What this task involves:
Go through the entries below line by line and count those containing "ends"; the answer is that count alone.

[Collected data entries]

**src/hdl/bias_ctrl_pkg.sv**
```systemverilog
/*
 * Constants, register map and carrier types of the backlight and display bias
 * control register bank.
 * Assumes a 10 MHz system clock and a serial bus front end that hands over
 * decoded byte events (address byte, data byte written, read byte acknowledged).
 */
`default_nettype none

package bias_ctrl_pkg;

	// ****************************************************************
	// Clock and timing
	// ****************************************************************
	localparam int CLK_MHZ = 10;
	localparam int FILT_2MS_US = 2000;
	localparam int FILT_1MS_US = 1000;
	localparam int FILT_500US_US = 500;
	localparam int FILT_100US_US = 100;
	localparam int FILT_100US_CYC = FILT_100US_US * CLK_MHZ;
	localparam int FILT_W = 16;

	// ****************************************************************
	// Register map
	// ****************************************************************
	localparam logic [7:0] ADDR_CFG_B = 8'h03;
	localparam logic [7:0] ADDR_BRT_LOW = 8'h04;
	localparam logic [7:0] ADDR_BRT_HIGH = 8'h05;
	localparam logic [7:0] ADDR_AF_LOW = 8'h06;
	localparam logic [7:0] ADDR_AF_HIGH = 8'h07;
	localparam logic [7:0] ADDR_ENABLE = 8'h08;
	localparam logic [7:0] ADDR_BIAS_A = 8'h09;
	localparam logic [7:0] ADDR_BIAS_B = 8'h0A;
	localparam logic [7:0] ADDR_BIAS_C = 8'h0B;
	localparam logic [7:0] ADDR_BOOST_LVL = 8'h0C;
	localparam logic [7:0] ADDR_POS_LVL = 8'h0D;
	localparam logic [7:0] ADDR_NEG_LVL = 8'h0E;
	localparam logic [7:0] ADDR_FLAGS = 8'h0F;
	localparam logic [7:0] ADDR_OPT_A = 8'h10;
	localparam int REG_COUNT = 14;

	// Reset values
	localparam logic [7:0] RST_CFG_B = 8'h8D;
	localparam logic [7:0] RST_BRT_LOW = 8'h07;
	localparam logic [7:0] RST_BRT_HIGH = 8'hFF;
	localparam logic [7:0] RST_AF = 8'h00;
	localparam logic [7:0] RST_ENABLE = 8'h00;
	localparam logic [7:0] RST_BIAS_A = 8'h18;
	localparam logic [7:0] RST_BIAS_B = 8'h11;
	localparam logic [7:0] RST_BIAS_C = 8'h00;
	localparam logic [7:0] RST_BOOST_LVL = 8'h28;
	localparam logic [7:0] RST_POS_LVL = 8'h1E;
	localparam logic [7:0] RST_NEG_LVL = 8'h1C;
	localparam logic [7:0] RST_FLAGS = 8'h00;
	localparam logic [7:0] RST_OPT_A = 8'h06;

	// Writable bit masks and the implemented flag bit mask
	localparam logic [7:0] MASK_ALL = 8'hFF;
	localparam logic [7:0] MASK_BRT_LOW = 8'h07;
	localparam logic [7:0] MASK_ENABLE = 8'h1F;
	localparam logic [7:0] MASK_BIAS_C = 8'h33;
	localparam logic [7:0] MASK_LVL = 8'h3F;
	localparam logic [7:0] MASK_FLAGS = 8'h6F;
	localparam logic [7:0] MASK_OPT_A = 8'h7F;
	localparam logic [7:0] MASK_NONE = 8'h00;

	// Field positions
	localparam int CFGB_FREQ = 7;
	localparam int CFGB_RAMP_LSB = 3;
	localparam int CFGB_SAMPLE = 2;
	localparam int CFGB_HYST_LSB = 0;
	localparam int EN_RESET = 7;
	localparam int EN_BACKLIGHT = 4;
	localparam int EN_SINK_TWO = 1;
	localparam int EN_SINK_ONE = 0;
	localparam int BA_MODE_LSB = 5;
	localparam int BA_POS_PD = 4;
	localparam int BA_NEG_PD = 3;
	localparam int BA_POS_ON = 2;
	localparam int BA_NEG_ON = 1;
	localparam int BA_PIN_SEL = 0;
	localparam int BB_SHORT_LSB = 6;
	localparam int BB_RISE_LSB = 4;
	localparam int BB_FALL_LSB = 0;
	localparam int BC_POS_FILT_LSB = 4;
	localparam int BC_NEG_FILT_LSB = 0;
	localparam int OPT_FAST_SAMPLE = 0;
	localparam int FL_OVERTEMP = 6;
	localparam int FL_BOOST_OV = 5;
	localparam int FL_POS_SHORT = 3;
	localparam int FL_NEG_SHORT = 2;
	localparam int FL_BL_OV = 1;
	localparam int FL_BL_OC = 0;

	// Encodings
	localparam logic [2:0] BIAS_MODE_OFF = 3'h0;
	localparam logic [5:0] LEVEL_MAX_CODE = 6'h32;
	localparam logic [1:0] SAMPLE_1MHZ = 2'h0;
	localparam logic [1:0] SAMPLE_4MHZ = 2'h1;
	localparam logic [1:0] SAMPLE_24MHZ = 2'h2;

	// ****************************************************************
	// Carrier types
	// ****************************************************************
	typedef struct packed {
		logic overtemperature_flag;
		logic bias_boost_overvoltage_flag;
		logic positive_short_flag;
		logic negative_short_flag;
		logic backlight_overvoltage_flag;
		logic backlight_overcurrent_flag;
	} fault_s;

	typedef struct packed {
		logic boost_switch_freq_sel;
		logic [3:0] brightness_transition_time;
		logic [1:0] sample_rate_sel;
		logic [2:0] dimming_input_hysteresis;
		logic [10:0] brightness_code;
		logic auto_freq_above_high;
		logic auto_freq_below_low;
		logic backlight_on;
		logic sink_one_on;
		logic sink_two_on;
		logic [2:0] bias_mode_select;
		logic positive_out_on;
		logic negative_out_on;
		logic positive_out_pulldown;
		logic negative_out_pulldown;
		logic [1:0] positive_rise_time;
		logic [3:0] negative_fall_time;
		logic [5:0] bias_boost_level;
		logic [5:0] positive_bias_level;
		logic [5:0] negative_bias_level;
	} ctrl_s;

endpackage : bias_ctrl_pkg

`default_nettype wire

```
**src/hdl/bias_ctrl_regs.sv**
```systemverilog
/*
 * Register bank of the backlight and bias controller with fault flags, short
 * filters and derived control outputs.
 * Assumes the serial bus front end delivers one-cycle byte events synchronous
 * to i_sys_clk and that analog comparators drive the fault inputs.
 */
`default_nettype none

module bias_ctrl_regs #(
	parameter int P_FILT_2MS_CYC = bias_ctrl_pkg::FILT_2MS_US * bias_ctrl_pkg::CLK_MHZ,
	parameter int P_FILT_1MS_CYC = bias_ctrl_pkg::FILT_1MS_US * bias_ctrl_pkg::CLK_MHZ,
	parameter int P_FILT_500US_CYC = bias_ctrl_pkg::FILT_500US_US * bias_ctrl_pkg::CLK_MHZ
) (
	input wire logic i_sys_clk,
	input wire logic i_rst_n,
	input wire logic i_addr_load,
	input wire logic i_data_wr,
	input wire logic i_rd_ack,
	input wire logic [7:0] i_byte,
	input wire logic i_positive_enable_pin,
	input wire logic i_negative_enable_pin,
	input wire bias_ctrl_pkg::fault_s i_fault,
	output logic [7:0] o_rdata,
	output bias_ctrl_pkg::ctrl_s o_ctrl
);
	import bias_ctrl_pkg::*;

	// ****************************************************************
	// Decode helpers
	// ****************************************************************
	function automatic logic in_map(input logic [7:0] a);
		in_map = (a >= ADDR_CFG_B) && (a <= ADDR_OPT_A);
	endfunction : in_map

	function automatic logic [3:0] to_index(input logic [7:0] a);
		logic [7:0] d;
		d = a - ADDR_CFG_B;
		to_index = d[3:0];
	endfunction : to_index

	function automatic logic [7:0] reg_mask(input logic [7:0] a);
		reg_mask = MASK_NONE;
		unique case (a)
			ADDR_BRT_LOW: reg_mask = MASK_BRT_LOW;
			ADDR_ENABLE: reg_mask = MASK_ENABLE;
			ADDR_BIAS_C: reg_mask = MASK_BIAS_C;
			ADDR_BOOST_LVL, ADDR_POS_LVL, ADDR_NEG_LVL: reg_mask = MASK_LVL;
			ADDR_FLAGS: reg_mask = MASK_NONE;
			ADDR_OPT_A: reg_mask = MASK_OPT_A;
			ADDR_CFG_B, ADDR_BRT_HIGH, ADDR_AF_LOW, ADDR_AF_HIGH, ADDR_BIAS_A,
			ADDR_BIAS_B: reg_mask = MASK_ALL;
			default: reg_mask = MASK_NONE;
		endcase
	endfunction : reg_mask

	function automatic logic [7:0] reg_reset(input logic [7:0] a);
		reg_reset = RST_AF;
		unique case (a)
			ADDR_CFG_B: reg_reset = RST_CFG_B;
			ADDR_BRT_LOW: reg_reset = RST_BRT_LOW;
			ADDR_BRT_HIGH: reg_reset = RST_BRT_HIGH;
			ADDR_ENABLE: reg_reset = RST_ENABLE;
			ADDR_BIAS_A: reg_reset = RST_BIAS_A;
			ADDR_BIAS_B: reg_reset = RST_BIAS_B;
			ADDR_BIAS_C: reg_reset = RST_BIAS_C;
			ADDR_BOOST_LVL: reg_reset = RST_BOOST_LVL;
			ADDR_POS_LVL: reg_reset = RST_POS_LVL;
			ADDR_NEG_LVL: reg_reset = RST_NEG_LVL;
			ADDR_FLAGS: reg_reset = RST_FLAGS;
			ADDR_OPT_A: reg_reset = RST_OPT_A;
			default: reg_reset = RST_AF;
		endcase
	endfunction : reg_reset

	function automatic logic [2:0] hyst_bits(input logic [1:0] code, input logic fast);
		if (fast) begin
			hyst_bits = {1'b0, code};
		end else begin
			unique case (code)
				2'h0: hyst_bits = 3'h1;
				2'h1: hyst_bits = 3'h2;
				2'h2: hyst_bits = 3'h4;
				2'h3: hyst_bits = 3'h6;
			endcase
		end
	endfunction : hyst_bits

	function automatic logic [5:0] sat_level(input logic [5:0] code);
		sat_level = (code > LEVEL_MAX_CODE) ? LEVEL_MAX_CODE : code;
	endfunction : sat_level

	function automatic logic [FILT_W-1:0] filt_limit(input logic [1:0] code);
		unique case (code)
			2'h0: filt_limit = FILT_W'(P_FILT_2MS_CYC);
			2'h1: filt_limit = FILT_W'(P_FILT_1MS_CYC);
			2'h2: filt_limit = FILT_W'(P_FILT_500US_CYC);
			2'h3: filt_limit = FILT_W'(FILT_100US_CYC);
		endcase
	endfunction : filt_limit

	// ****************************************************************
	// Register storage and pointer
	// ****************************************************************
	logic [7:0] regs [REG_COUNT];
	logic [7:0] next_regs [REG_COUNT];
	logic [7:0] ptr;
	logic [7:0] next_ptr;
	logic [7:0] next_rdata;
	logic [FILT_W-1:0] pos_cnt;
	logic [FILT_W-1:0] neg_cnt;
	logic [FILT_W-1:0] next_pos_cnt;
	logic [FILT_W-1:0] next_neg_cnt;
	ctrl_s next_ctrl;
	logic [7:0] flags;
	logic [7:0] next_flags;
	logic [7:0] flag_set;
	logic pos_short_hit;
	logic neg_short_hit;
	logic soft_reset;

	assign flags = regs[to_index(ADDR_FLAGS)];

	// Short filters: a raw short must persist for the chosen time to count
	always_comb begin
		logic [7:0] bc;
		bc = regs[to_index(ADDR_BIAS_C)];
		next_pos_cnt = '0;
		next_neg_cnt = '0;
		if (i_fault.positive_short_flag && o_ctrl.positive_out_on) begin
			next_pos_cnt = (pos_cnt == filt_limit(bc[BC_POS_FILT_LSB +: 2])) ? pos_cnt
				: pos_cnt + 1'b1;
		end
		if (i_fault.negative_short_flag && o_ctrl.negative_out_on) begin
			next_neg_cnt = (neg_cnt == filt_limit(bc[BC_NEG_FILT_LSB +: 2])) ? neg_cnt
				: neg_cnt + 1'b1;
		end
	end

	assign pos_short_hit = (pos_cnt == filt_limit(regs[to_index(ADDR_BIAS_C)][BC_POS_FILT_LSB +: 2]));
	assign neg_short_hit = (neg_cnt == filt_limit(regs[to_index(ADDR_BIAS_C)][BC_NEG_FILT_LSB +: 2]));
	assign soft_reset = i_data_wr && (ptr == ADDR_ENABLE) && i_byte[EN_RESET];

	// Register file, pointer and flags
	always_comb begin
		flag_set = '0;
		flag_set[FL_OVERTEMP] = i_fault.overtemperature_flag;
		flag_set[FL_BOOST_OV] = i_fault.bias_boost_overvoltage_flag;
		flag_set[FL_POS_SHORT] = pos_short_hit;
		flag_set[FL_NEG_SHORT] = neg_short_hit;
		flag_set[FL_BL_OV] = i_fault.backlight_overvoltage_flag;
		flag_set[FL_BL_OC] = i_fault.backlight_overcurrent_flag;
		next_regs = regs;
		next_ptr = ptr;
		next_flags = flags;
		if (i_addr_load) begin
			next_ptr = i_byte;
		end else if (i_data_wr || i_rd_ack) begin
			next_ptr = ptr + 8'h01;
		end
		// Flags clear when read and acknowledged; a fault in that cycle still sets
		if (i_rd_ack && ptr == ADDR_FLAGS) begin
			next_flags = '0;
		end
		next_flags = (next_flags | flag_set) & MASK_FLAGS;
		if (soft_reset) begin
			for (int i = 0; i < REG_COUNT; i++) begin
				next_regs[i] = reg_reset(ADDR_CFG_B + 8'(i));
			end
			// A fault arriving with the reset write still latches its flag
			next_regs[to_index(ADDR_FLAGS)] = flag_set & MASK_FLAGS;
		end else begin
			if (i_data_wr && in_map(ptr)) begin
				next_regs[to_index(ptr)] = i_byte & reg_mask(ptr);
			end
			next_regs[to_index(ADDR_FLAGS)] = next_flags;
		end
		next_rdata = in_map(next_ptr) ? next_regs[to_index(next_ptr)] : 8'h00;
	end

	always_ff @(posedge i_sys_clk) begin
		if (!i_rst_n) begin
			for (int i = 0; i < REG_COUNT; i++) begin
				regs[i] <= reg_reset(ADDR_CFG_B + 8'(i));
			end
			ptr <= 8'h00;
			o_rdata <= 8'h00;
			pos_cnt <= '0;
			neg_cnt <= '0;
		end else begin
			regs <= next_regs;
			ptr <= next_ptr;
			o_rdata <= next_rdata;
			pos_cnt <= next_pos_cnt;
			neg_cnt <= next_neg_cnt;
		end
	end

	// ****************************************************************
	// Derived controls
	// ****************************************************************
	// Outputs follow the registers with one cycle of delay so each is a flop
	always_comb begin
		logic [7:0] cb;
		logic [7:0] en;
		logic [7:0] ba;
		logic [7:0] bb;
		logic fast;
		logic bias_kill;
		logic bl_kill;
		logic pos_req;
		logic neg_req;
		cb = regs[to_index(ADDR_CFG_B)];
		en = regs[to_index(ADDR_ENABLE)];
		ba = regs[to_index(ADDR_BIAS_A)];
		bb = regs[to_index(ADDR_BIAS_B)];
		fast = regs[to_index(ADDR_OPT_A)][OPT_FAST_SAMPLE];
		// Shutdown holds until the latched short flag is read away
		bias_kill = bb[BB_SHORT_LSB + 1] && (flags[FL_POS_SHORT] || flags[FL_NEG_SHORT]);
		bl_kill = bias_kill && bb[BB_SHORT_LSB];
		pos_req = ba[BA_PIN_SEL] ? i_positive_enable_pin : ba[BA_POS_ON];
		neg_req = ba[BA_PIN_SEL] ? i_negative_enable_pin : ba[BA_NEG_ON];
		next_ctrl.boost_switch_freq_sel = cb[CFGB_FREQ];
		next_ctrl.brightness_transition_time = cb[CFGB_RAMP_LSB +: 4];
		next_ctrl.sample_rate_sel = fast ? SAMPLE_24MHZ
			: (cb[CFGB_SAMPLE] ? SAMPLE_4MHZ : SAMPLE_1MHZ);
		next_ctrl.dimming_input_hysteresis = hyst_bits(cb[CFGB_HYST_LSB +: 2], fast);
		next_ctrl.brightness_code = {regs[to_index(ADDR_BRT_HIGH)],
			regs[to_index(ADDR_BRT_LOW)][2:0]};
		next_ctrl.auto_freq_above_high =
			regs[to_index(ADDR_BRT_HIGH)] >= regs[to_index(ADDR_AF_HIGH)];
		next_ctrl.auto_freq_below_low =
			regs[to_index(ADDR_BRT_HIGH)] < regs[to_index(ADDR_AF_LOW)];
		next_ctrl.backlight_on = en[EN_BACKLIGHT] && !bl_kill;
		next_ctrl.sink_one_on = en[EN_SINK_ONE];
		next_ctrl.sink_two_on = en[EN_SINK_TWO];
		next_ctrl.bias_mode_select = ba[BA_MODE_LSB +: 3];
		next_ctrl.positive_out_on = pos_req && !bias_kill
			&& ba[BA_MODE_LSB +: 3] != BIAS_MODE_OFF;
		next_ctrl.negative_out_on = neg_req && !bias_kill
			&& ba[BA_MODE_LSB +: 3] != BIAS_MODE_OFF;
		next_ctrl.positive_out_pulldown = ba[BA_POS_PD] && !next_ctrl.positive_out_on;
		next_ctrl.negative_out_pulldown = ba[BA_NEG_PD] && !next_ctrl.negative_out_on;
		next_ctrl.positive_rise_time = bb[BB_RISE_LSB +: 2];
		next_ctrl.negative_fall_time = bb[BB_FALL_LSB +: 4];
		next_ctrl.bias_boost_level = regs[to_index(ADDR_BOOST_LVL)][5:0];
		next_ctrl.positive_bias_level = sat_level(regs[to_index(ADDR_POS_LVL)][5:0]);
		next_ctrl.negative_bias_level = sat_level(regs[to_index(ADDR_NEG_LVL)][5:0]);
	end

	always_ff @(posedge i_sys_clk) begin
		if (!i_rst_n) begin
			o_ctrl <= '0;
		end else begin
			o_ctrl <= next_ctrl;
		end
	end
endmodule : bias_ctrl_regs

`default_nettype wire

```
**config.mk**
```make
export PLATFORM = sky130hd
export DESIGN_NAME = bias_ctrl_regs
export DESIGN_NICKNAME = d
export VERILOG_FILES = /design/src/hdl/bias_ctrl_pkg.sv /design/src/hdl/bias_ctrl_regs.sv
export SDC_FILE = /design/constraint.sdc
export NUM_CORES = 1
export LEC_CHECK = 0
export BUFFER_PORTS_ARGS = -buffer_cell sky130_fd_sc_hd__buf_4
export CORE_ASPECT_RATIO = 1.1
export CORE_MARGIN = 4
export CORE_UTILIZATION = 60
export CTS_BUF_LIST = sky130_fd_sc_hd__clkbuf_8
export CTS_CLUSTER_SIZE = 8
export DETAILED_ROUTE_END_ITERATION = 12
export PLACE_DENSITY = 0.91
export SLEW_MARGIN = 20
export SYNTH_ARGS = -nofsm -noshare
export SYNTH_HDL_FRONTEND = slang
export SYNTH_SLANG_ARGS = --single-unit
```
**constraint.sdc**
```tcl
create_clock -name i_sys_clk -period 4.3 [get_ports i_sys_clk]
set_input_delay 0.645 -clock i_sys_clk [delete_from_list [all_inputs] [get_ports i_sys_clk]]
set_output_delay 0.645 -clock i_sys_clk [all_outputs]
set_load 0.01 [all_outputs]
```
* Yosys cells after proc, flatten, opt, wreduce, memory -nomap -nowiden
Memory sizes are Yosys's and may differ from the RTL's. A register that Yosys moved wholly into a read port is not among the register bits.
Index checks and enable logic that the tools add are counted.
** Word-level totals
- Register bits after elaboration :: 217
- Logic and storage cells :: 141
- Memory bits (read-only) :: 256
- Output and inout bits :: 65
- Memories :: 1
- Input port bits :: 21
** Cells by class
- Equal/unequal tests :: 15
- Bitwise logic cells :: 5
- Add/sub/neg operators :: 5
- Magnitude comparators :: 11
- Mux-type cells :: 27
- Reductions and logical operators :: 35
** Memory list
- (name not given) :: words 32, width 8, read ports 1, clocked after Yosys merged registers in 1, wr ports 0, RTL line bias_ctrl_regs.sv:43 : unique case (a)
** Operators by type and width (number)
- two-way mux 112 bit :: 2
- case mux 16 bit (4 select lines) :: 2
- bitwise mux 112 bit :: 1
- == test 16 bit :: 4
- two-way mux 8 bit :: 8
- adder 16 x 1 -> 16 bit (second input constant) :: 2
- binary-select mux 8 bit (select 4 bit) :: 1
- demux 8 bit (select 4 bit) :: 1
- two-way mux 16 bit :: 2
- logical AND 1 bit :: 18
- == test 8 x 4 -> 1 bit (second input constant) :: 2
- greater-or-equal comparator 8 x 2 -> 1 bit (second input constant) :: 2
- <= comparator 8 x 5 -> 1 bit (second input constant) :: 2
- == test 2 bit (second input constant) :: 6
- > comparator 6 bit (second input constant) :: 2
- two-way mux 6 bit :: 2
- case mux 3 bit (4 select lines) :: 1
- greater-or-equal comparator 5 bit (second input constant) :: 2
- inverter 4 -> 5 bit :: 2
- adder 8 x 1 -> 8 bit (second input constant) :: 1
- bitwise AND 8 bit :: 1
- greater-or-equal comparator 8 bit :: 1
- < comparator 8 bit :: 1
- subtractor 4 x 2 -> 4 bit (second input constant) :: 2
- 15 further kinds :: 30

* Depth between registers and ports, before layout
- Word-level depth :: 12
- Mapped depth :: 14
- Gate-level depth less buffers :: 13

* Worst setup path after synthesis
No wires, ideal clock.
- Path type :: input-to-reg
- From :: input port i_rd_ack
- To :: register o_rdata[7]
- Setup time :: 0.070 ns
- Buffers on the path :: 4
- Required time :: 4.230 ns
- Setup slack :: 0.759 ns
- Arrival :: 3.471 ns
- Stages on the path :: 12
- Path through :: buf_2 o21a_1 o31ai_1 clkbuf_1 clkbuf_1 ha_1 clkbuf_1 nor2_1 nand2_1 or3_1 a31o_2 a21oi_1
** On the way
- Word-level cells in the longest chain between the ends :: 8
- Elaborated cells on any way between the ends :: 12
- Classes of those cells :: add/sub: 1; order compare: 2; mux: 5; bitwise: 1; reduce/logical: 3
** RTL lines
- start, declared :: RTL line bias_ctrl_regs.sv:18 : input wire logic i_rd_ack,
- logical OR 1 bit (*) :: RTL line bias_ctrl_regs.sv:157 : end else if (i_data_wr || i_rd_ack) begin
- two-way mux 8 bit (*) :: RTL line bias_ctrl_regs.sv:157
- two-way mux 8 bit (*) :: RTL line bias_ctrl_regs.sv:155 : if (i_addr_load) begin
- named net next_ptr[0] :: RTL line bias_ctrl_regs.sv:107 : logic [7:0] next_ptr;
- subtractor 4 x 2 -> 4 bit :: RTL line bias_ctrl_regs.sv:37 : d = a - ADDR_CFG_B;
- inverter 4 -> 5 bit (implied by the code) :: RTL line bias_ctrl_regs.sv:177 : next_rdata = in_map(next_ptr) ? next_regs[to_index(next_ptr)] : 8'h00;
- binary-select mux 8 bit (select 4 bit) :: RTL line bias_ctrl_regs.sv:177
- two-way mux 8 bit (implied by the code) (2 in a row) :: RTL line bias_ctrl_regs.sv:177
- end signal, assigned :: RTL line bias_ctrl_regs.sv:192 : o_rdata <= next_rdata;
- end, declared :: RTL line bias_ctrl_regs.sv:23 : output logic [7:0] o_rdata,
The timed path passes the listed nets; every way through them passes the cells marked *. The select of a mux whose other input is x is not followed.
A chain may end at the register's enable or synchronous reset.

* Worst setup path in the final report
- From :: register ptr[0]
- To :: register o_rdata[2]
** On the way
- Word-level cells in the longest chain between the ends :: 12
- Elaborated cells on any way between the ends :: 33
- Classes of those cells :: add/sub: 3; order compare: 6; eq/ne: 2; mux: 11; bitwise: 3; reduce/logical: 8
** RTL lines
- start, declared :: RTL line bias_ctrl_regs.sv:106 : logic [7:0] ptr;
- start signal, assigned :: RTL line bias_ctrl_regs.sv:191 : ptr <= next_ptr;
- subtractor 4 x 2 -> 4 bit :: RTL line bias_ctrl_regs.sv:37
- inverter 4 -> 5 bit (implied by the code) :: RTL line bias_ctrl_regs.sv:173 : next_regs[to_index(ptr)] = i_byte & reg_mask(ptr);
- greater-or-equal comparator 5 bit (implied by the code) / < comparator 5 x 1 -> 1 bit (equally long branches) :: RTL line bias_ctrl_regs.sv:173
- logical AND 1 bit (implied by the code) :: RTL line bias_ctrl_regs.sv:173
- two-way mux 8 bit (implied by the code) :: RTL line bias_ctrl_regs.sv:173
- demux 8 bit (select 4 bit) :: RTL line bias_ctrl_regs.sv:173
- bitwise mux 112 bit :: RTL line bias_ctrl_regs.sv:173
- two-way mux 112 bit :: RTL line bias_ctrl_regs.sv:172 : if (i_data_wr && in_map(ptr)) begin
- two-way mux 112 bit :: RTL line bias_ctrl_regs.sv:165 : if (soft_reset) begin
- binary-select mux 8 bit (select 4 bit) :: RTL line bias_ctrl_regs.sv:177
- two-way mux 8 bit (implied by the code) (2 in a row) :: RTL line bias_ctrl_regs.sv:177
Several ways; a longest one is shown, not always the timed one. The select of a mux whose other input is x is not followed.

Written answer:
4